THE Minister of Works and Housing, Babatunde Fashola, has asked Nigerians to decide themselves on whether fuel subsidy should continue or not.
Fashola gave the advice today while delivering his keynote address at TheNiche newspaper’s annual lecture, which held at the Muson Centre, Lagos.
The theme of the lecture was, ‘2023 Elections and the Future of Nigeria’s Democracy.’
The former governor of Lagos State, encouraging the idea of public consultation, said that the issue of fuel subsidy had been costing Nigeria huge sums of money.
He added that the matter had defied solutions so much that the All Progressive Congress (APC) and the People’s Democratic Party (PDP) had not been able to solve the problem.
The minister said he would love Nigerians to debate on the matter for a permanent solution that would be free of any social unrest.
Fashola said, “That is the big elephant in the room. If it was purely an economic decision, it would have gone last night. But there are political and social consequences, and that is where politics and the economy come together.”

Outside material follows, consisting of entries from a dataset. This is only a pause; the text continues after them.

This design comes from an exercise in tuning for small area, a short achievable clock period and few clock cycles on the open sky130 flow, not from production work. RTL that was checked went through simulation tests only; none was proved equivalent to the original.

==> module sme, before the edit <==
module sme #(
    parameter int max_string_len  = 32,
    parameter int max_pattern_len = 8
) (
    input  logic                                 clk,
    input  logic                                 reset,
    input  sme_pkg::char_t                       chardata,
    input  logic                                 isstring,
    input  logic                                 ispattern,
    output logic                                 valid,
    output logic                                 match,
    output logic [$clog2(max_string_len)-1:0]    match_index
);
    localparam int N     = max_string_len;
    localparam int P     = max_pattern_len;
    localparam int idx_w = $clog2(N);
    localparam int len_w = $clog2(N + 1);
    localparam int cnt_w = $clog2(P + 1);
    sme_pkg::char_t   mem [N];
    logic [len_w-1:0] str_len;
    logic             isstring_d;
    logic             s_first;   
    logic [N:0]   at_len;    
    logic [N-1:0] in_str;    
    logic [N-1:0] is_sp;     
    logic [N-1:0] eq;        
    logic [N-1:0] we;
    assign s_first = isstring && !isstring_d;
    always_comb begin
        for (int j = 0; j <= N; j++) at_len[j] = (str_len == len_w'(j));
        for (int j = 0; j < N; j++) begin
            in_str[j] = (str_len > len_w'(j));
            is_sp[j]  = (mem[j] == sme_pkg::char_space);
            eq[j]     = (mem[j] == chardata);
            we[j]     = at_len[j];
        end
        we[0] = at_len[0] || s_first;
    end
    always_ff @(posedge clk or posedge reset) begin
        if (reset) begin
            isstring_d <= 1'b0;
            str_len    <= '0;
        end else begin
            isstring_d <= isstring;
            if (isstring) begin
                if (!isstring_d) str_len <= len_w'(1);
                else if (str_len != len_w'(N)) str_len <= str_len + 1'b1;
            end
        end
    end
    always_ff @(posedge clk) begin
        for (int j = 0; j < N; j++) begin
            if (we[j]) mem[j] <= chardata;
        end
    end
    logic [N:0]       e_vec;
    logic [cnt_w-1:0] raw_cnt;    
    logic [cnt_w-1:0] core_cnt;   
    logic             last_tail;  
    logic             tail_found;
    logic [idx_w-1:0] tail_pos;   
    logic             over;       
    logic r_first, c_dot, c_head, c_tail, head_first;
    logic [N:0] pre, cur, step_ok, e_next, head_ok, tail_mask, tail_vec;
    logic [cnt_w-1:0] core_pre;
    assign r_first    = (raw_cnt == '0);
    assign c_dot      = (chardata == sme_pkg::char_any);
    assign c_head     = (chardata == sme_pkg::char_head);
    assign c_tail     = (chardata == sme_pkg::char_tail);
    assign head_first = r_first && c_head;
    assign core_pre   = r_first ? '0 : core_cnt;
    always_comb begin
        pre = e_vec | {(N+1){r_first}};
        head_ok[0] = 1'b1;
        for (int j = 1; j <= N; j++) head_ok[j] = in_str[j-1] && is_sp[j-1];
        cur = pre;
        for (int j = 0; j < N; j++) begin
            step_ok[j]   = cur[j] && in_str[j];
            tail_mask[j] = at_len[j] || (in_str[j] && is_sp[j]);
        end
        step_ok[N]   = 1'b0;
        tail_mask[N] = at_len[N];
        e_next[0] = 1'b0;
        for (int j = 1; j <= N; j++) e_next[j] = step_ok[j-1] && (c_dot || eq[j-1]);
        tail_vec = cur & tail_mask;
    end
    function automatic logic [idx_w-1:0] first_set(input logic [35:0] v);
        logic [8:0] any;
        logic [1:0] low [9];
        logic [8:0] pick;
        logic [8:0] seen;
        logic [5:0] pos;
        for (int g = 0; g < 9; g++) begin
            any[g] = |v[4*g +: 4];
            low[g] = v[4*g] ? 2'd0 : v[4*g+1] ? 2'd1 : v[4*g+2] ? 2'd2 : 2'd3;
        end
        seen[0] = 1'b0;
        for (int g = 1; g < 9; g++) seen[g] = seen[g-1] | any[g-1];
        pick = any & ~seen;
        pos = '0;
        for (int g = 0; g < 9; g++) begin
            pos = pos | ({6{pick[g]}} & {4'(g), low[g]});
        end
        first_set = pos[idx_w-1:0];
    endfunction
    always_ff @(posedge clk) begin
        if (!ispattern) begin
            raw_cnt <= '0;
        end else if (raw_cnt != cnt_w'(P)) begin
            raw_cnt <= raw_cnt + 1'b1;
        end
        over <= ispattern && (raw_cnt == cnt_w'(P));
    end
    always_ff @(posedge clk) begin
        e_vec      <= head_first ? head_ok : e_next;
        core_cnt   <= core_pre + cnt_w'(!head_first);
        last_tail  <= c_tail;
        tail_found <= |tail_vec;
        tail_pos   <= first_set({2'b00, tail_vec, 1'b0});
    end
    logic             res_found;
    logic [idx_w-1:0] res_pos;
    assign res_found = last_tail ? tail_found : (|e_vec);
    assign res_pos   = last_tail ? tail_pos : first_set({3'b000, e_vec});
    always_ff @(posedge clk or posedge reset) begin
        if (reset) begin
            valid <= 1'b0;
        end else begin
            valid <= !ispattern && (raw_cnt != '0);
        end
    end
    always_ff @(posedge clk) begin
        if (!over) begin
            match       <= res_found;
            match_index <= res_found ? res_pos - idx_w'(core_cnt) : '0;
        end
    end
endmodule
clock: 10.0 ns
lec_check: 0
cap_margin: 20
core_margin: 2
core_utilization: 55
cts_buf_list: sky130_fd_sc_hd__clkbuf_4 sky130_fd_sc_hd__clkbuf_8
cts_cluster_diameter: 60
cts_cluster_size: 16
slew_margin: 20
standard.sh (not shown) runs the stock make flow with config.mk's settings and CLKGATE_MAP_FILE= SYNTH_SCRIPT=/design/flow/synth_recipe.tcl, a recipe that flattens the netlist after the stock synthesis.
==> flow/flow/run.sh <==
#!/bin/bash
# Standard ORFS layout, with repair_timing aiming for extra setup slack.
set -euo pipefail
bash standard.sh SETUP_SLACK_MARGIN=7 finish > standard_flow.log 2>&1
==> next run, changes <==
--- a/flow/design.v
+++ b/flow/design.v
@@ -66,10 +66,11 @@
         end
     end
     logic [N:0]       e_vec;
     logic [cnt_w-1:0] raw_cnt;    
     logic [cnt_w-1:0] core_cnt;   
+    logic             head_pend;
     logic             last_tail;  
     logic             tail_found;
     logic [idx_w-1:0] tail_pos;   
     logic             over;       
     logic r_first, c_dot, c_head, c_tail, head_first;
@@ -83,59 +84,47 @@
     assign core_pre   = r_first ? '0 : core_cnt;
     always_comb begin
         pre = e_vec | {(N+1){r_first}};
         head_ok[0] = 1'b1;
         for (int j = 1; j <= N; j++) head_ok[j] = in_str[j-1] && is_sp[j-1];
-        cur = pre;
+        cur = pre & ((head_pend && !r_first) ? head_ok : '1);
         for (int j = 0; j < N; j++) begin
             step_ok[j]   = cur[j] && in_str[j];
             tail_mask[j] = at_len[j] || (in_str[j] && is_sp[j]);
         end
         step_ok[N]   = 1'b0;
         tail_mask[N] = at_len[N];
         e_next[0] = 1'b0;
         for (int j = 1; j <= N; j++) e_next[j] = step_ok[j-1] && (c_dot || eq[j-1]);
         tail_vec = cur & tail_mask;
     end
-    function automatic logic [idx_w-1:0] first_set(input logic [35:0] v);
-        logic [8:0] any;
-        logic [1:0] low [9];
-        logic [8:0] pick;
-        logic [8:0] seen;
-        logic [5:0] pos;
-        for (int g = 0; g < 9; g++) begin
-            any[g] = |v[4*g +: 4];
-            low[g] = v[4*g] ? 2'd0 : v[4*g+1] ? 2'd1 : v[4*g+2] ? 2'd2 : 2'd3;
+    function automatic logic [idx_w-1:0] first_set(input logic [N+1:0] v);
+        first_set = '0;
+        for (int j = N + 1; j >= 0; j--) begin
+            if (v[j]) first_set = idx_w'(j);
         end
-        seen[0] = 1'b0;
-        for (int g = 1; g < 9; g++) seen[g] = seen[g-1] | any[g-1];
-        pick = any & ~seen;
-        pos = '0;
-        for (int g = 0; g < 9; g++) begin
-            pos = pos | ({6{pick[g]}} & {4'(g), low[g]});
-        end
-        first_set = pos[idx_w-1:0];
     endfunction
     always_ff @(posedge clk) begin
         if (!ispattern) begin
             raw_cnt <= '0;
         end else if (raw_cnt != cnt_w'(P)) begin
             raw_cnt <= raw_cnt + 1'b1;
         end
         over <= ispattern && (raw_cnt == cnt_w'(P));
     end
     always_ff @(posedge clk) begin
-        e_vec      <= head_first ? head_ok : e_next;
+        e_vec      <= e_next | {(N+1){head_first}};
         core_cnt   <= core_pre + cnt_w'(!head_first);
+        head_pend  <= head_first;
         last_tail  <= c_tail;
         tail_found <= |tail_vec;
-        tail_pos   <= first_set({2'b00, tail_vec, 1'b0});
+        tail_pos   <= first_set({tail_vec, 1'b0});
     end
     logic             res_found;
     logic [idx_w-1:0] res_pos;
-    assign res_found = last_tail ? tail_found : (|e_vec);
-    assign res_pos   = last_tail ? tail_pos : first_set({3'b000, e_vec});
+    assign res_found = last_tail ? tail_found : (head_pend || (|e_vec));
+    assign res_pos   = last_tail ? tail_pos : (head_pend ? '0 : first_set({1'b0, e_vec}));
     always_ff @(posedge clk or posedge reset) begin
         if (reset) begin
             valid <= 1'b0;
         end else begin
             valid <= !ispattern && (raw_cnt != '0);
Result:
- The changed run completed without violations
- global-route usage fell by 2.7 points
- wire length decreases by 5.4%
- via count goes down by about 1.2%
- design area fell by about 2.7%
- area after synthesis rises by 2.7%
Testbench counts after the change, summed over its fixed seeds: cycles 8,566.
The RTL of the first run of this note was laid out without a check of its function.

## afterwards: timing with drivers on the ports
The results above use ideal ports. As a check the final layouts listed here were re-extracted and re-timed, cells and wires unchanged.
Step 1 (the two cells are an assumption about what drives the block):
set clk [get_ports {clk}]
set_driving_cell -lib_cell sky130_fd_sc_hd__clkbuf_16 $clk
set_driving_cell -lib_cell sky130_fd_sc_hd__buf_2 [delete_from_list [all_inputs] $clk]
Step 2 also shifts input and output timing later by t, the mid clock arrival at the registers, as if the neighbouring blocks saw the same clock.
Three values: no drivers, after step 1, after step 2; two values: the first two.
run	shift t [ns]	setup slack, ns	worst hold slack (ns)
the first run	0.665	6.677 / 6.677 / 6.093	0.507 / 0.507 / 0.507
the second run	0.661	6.805 / 6.798 / 6.296	0.518 / 0.518 / 0.518
After both steps every run listed still meets setup and hold. The setup slack of the first run, which loses most, moves by 0.000 ns with the drivers and by -0.584 ns with both steps.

The lawyer asked the lawmakers to conduct fora to engage the people, and then take the outcome to the federal level for a decision to be made.
Agreeing with him, a former Director-General of the Nigerian Maritime Administration and Safety Agency (NIMASA), Dakuku Peterside, said the challenge of subsidy had long persisted but had not been confronted decisively as it should be. Rather, he said, it had only been politicised.
The Nigerian National Petroleum Company Limited (NNPCL) had, on Sunday, September 4, 2022, declared that premium motor spirit (PMS), famously known as petrol, would cost consumers a pump price of N462 per litre without Federal Government’s subsidy, according to a statement issued by the NNPCL Group General Manager, Group Public Affairs Division, Garba Deen Muhammad.
The company disclosed that the average international market-determined landing cost of PMS in the second quarter of this year was $1,283 per metric tonne.